Every Australian competitor farewelled the Pacific Games on Sunday evening feeling pretty satisfied, but perhaps none walked taller to a sold-out closing ceremony than Marissa Williamson Pohlman.
Australia had set an unprecedented record in its third only Pacific Games competition in which where every single male and female representative won at least one medal.
The medal count tallied 50 gold, 24 silver and 10 bronze from 75 competitors, all from just eight of the 24 participated sports.
Indigenous Australians in two of them did not lose a contest. Four from four.
Sprinter Calab Law – at just 19 – took out both the 100 and 200 metres gold medals on the athletics track to further strengthen his claims for a 2024 Olympics Games berth.
For the boxers, a gold-medal victory was all it took to book a ticket to France.
Australia took 12 of the 13 Olympic quotas inside the ring to represent the region next year.
Callum Peters – just a year older than Law – secured an almost expected gold medal in the middleweight division after unluckily collecting the silver at last year's more prominent Commonwealth Games.
But for Pohlman alone, the Pacific Games was not just about winning gold nor about reserving a seat on the flight to Paris, but about personally making history.
The Ngarrindjeri woman, who was raised on Wadawurrung Country in Victoria, will become the first Indigenous Australian woman to compete in boxing at the Olympics.
To achieve the momentous feat, Pohlman had to overcome a niggling knee injury to fight off Maori woman Cara Wharerau from New Zealand in the 66 kg final.
The reality of what she had achieved was still sinking in between competition and the closing ceremony.
"I'm so excited to go home, spend time with family and the mob back home that have raised me from the grassroots level up," the 21-year-old told media.
"Never in my life did I think I could go to an Olympic Games.
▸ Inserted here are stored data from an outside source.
Context: an optimization exercise on an open-source flow, tuned for small area, a short achievable clock period and few clock cycles per item. The choices shown serve that exercise and are no tape-out recipe. Where RTL was checked, it was by simulation tests only, not by an equivalence proof against the original. Only the layout flow was run in run 5; the RTL was not checked for function there. Power is estimated from default activity; no workload was simulated.

### flow/run.sh
#!/bin/bash
# Own layout flow: the standard layout (standard.sh), with
#  - synthesis through flow/synth.tcl: the standard flow's synthesis script with ABC on
#    flow/abc.script (structural mapping, no restructuring) and without the
#    full/half-adder extraction, so the RTL's adder structure is kept;
#  - the port buffers made of sky130_fd_sc_hd__buf_1 instead of the cell
#    buffer_ports picks by default.
# make's output goes to standard_make.log; ORFS keeps each step's log in
# orfs/logs/.
set -euo pipefail
export OWN_WORK=$PWD
export OWN_ABC_SCRIPT=$PWD/flow/abc.script
export BUFFER_PORTS_ARGS="-buffer_cell sky130_fd_sc_hd__buf_1"
export PLACE_PINS_ARGS="-min_distance 1 -min_distance_in_tracks"
bash standard.sh SYNTH_SCRIPT=$PWD/flow/synth.tcl ADDER_MAP_FILE= finish > standard_make.log 2>&1
### flow/abc.script
&get -n
&st
&dch
&nf
&put
buffer -c
topo
stime -c
upsize -c
dnsize -c
### flow/synth.tcl
proc abc {args} {
  set i [lsearch -exact $args -script]
  if {$i >= 0} { lset args [expr {$i + 1}] $::env(OWN_ABC_SCRIPT) }
  yosys abc {*}$args
}
source $::env(OWN_WORK)/synth_recipe.tcl
### standard.sh
#!/bin/bash
# synth_recipe.tcl (not shown) runs the flow's synth.tcl, then flattens the netlist and writes it again
# the make line also repeats each setting of config.mk as NAME=value (left out here)
make -C /OpenROAD-flow-scripts/flow DESIGN_CONFIG=/design/flow/config.mk WORK_HOME=/design/flow/orfs CLKGATE_MAP_FILE= SYNTH_SCRIPT=/design/flow/synth_recipe.tcl "${@:-finish}"
### config.mk
export PLATFORM = sky130hd
export DESIGN_NAME = bias_relu
export DESIGN_NICKNAME = bias_relu
export VERILOG_FILES = /design/flow/design.v
export SDC_FILE = /design/flow/constraint.sdc
export NUM_CORES = 4
export LEC_CHECK = 0
export CAP_MARGIN = 20
export CORE_MARGIN = 2
export CORE_UTILIZATION = 60
export SETUP_SLACK_MARGIN = 3.0
export SLEW_MARGIN = 20
### constraint.sdc
create_clock -name core_clock -period 6.5 [get_ports {clk}]
set_input_delay 1.3000 -clock core_clock [delete_from_list [all_inputs] [get_ports {clk}]]
set_output_delay 1.3000 -clock core_clock [all_outputs]
set_load 0.01 [all_outputs]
"I was just a lost foster kid at one point, and four short years later, I'm travelling the world with the sport I love, and I just qualified for the Olympics.
"I hope there's kids who might see this, and know there can be a future and it can get better."
The fact that retired Olympic volleyball champion, Kerri Pottharst, has been a mentor for Pohlman in recent times should not surprise most how far she has gone, from Werribee, to the Solomon Islands, and to now onto Paris.
In just August of this year, Pohlman won her consecutive third title at the Australian Elite Boxing Championships and she was the first woman to win the Arthur Tunstall Trophy, awarded to the best overall amateur boxer at the national tournament.
To summarise Australia's Pacific Games team, its Chef de Mission, Kenny Wallace, chose to focus more on his representatives embracing the spirit of Honiara during the festival of multi-sport than celebrating his own country's medal achievements.
"This team has represented Australia, their sport and families with immense pride," he said.
"I'm even more proud of the way this team carried themselves supporting teammates, competitors, and the host country, competing in the spirit of sport and embracing the Pacific Games as the new friendly Games."
So much so that fridges, washing machines and other electrical appliances sent over for the Australian team have been donated to local schools and care centres across the Solomon Islands, along with their remaining medical supplies and clothing.
The 2023 Games closed in a spectacular night of colour and music in Honiara in front of a packed National Stadium, after 14 days of engaging sporting competition that brought more than 5000 competitors and officials from 24 nations throughout Oceania.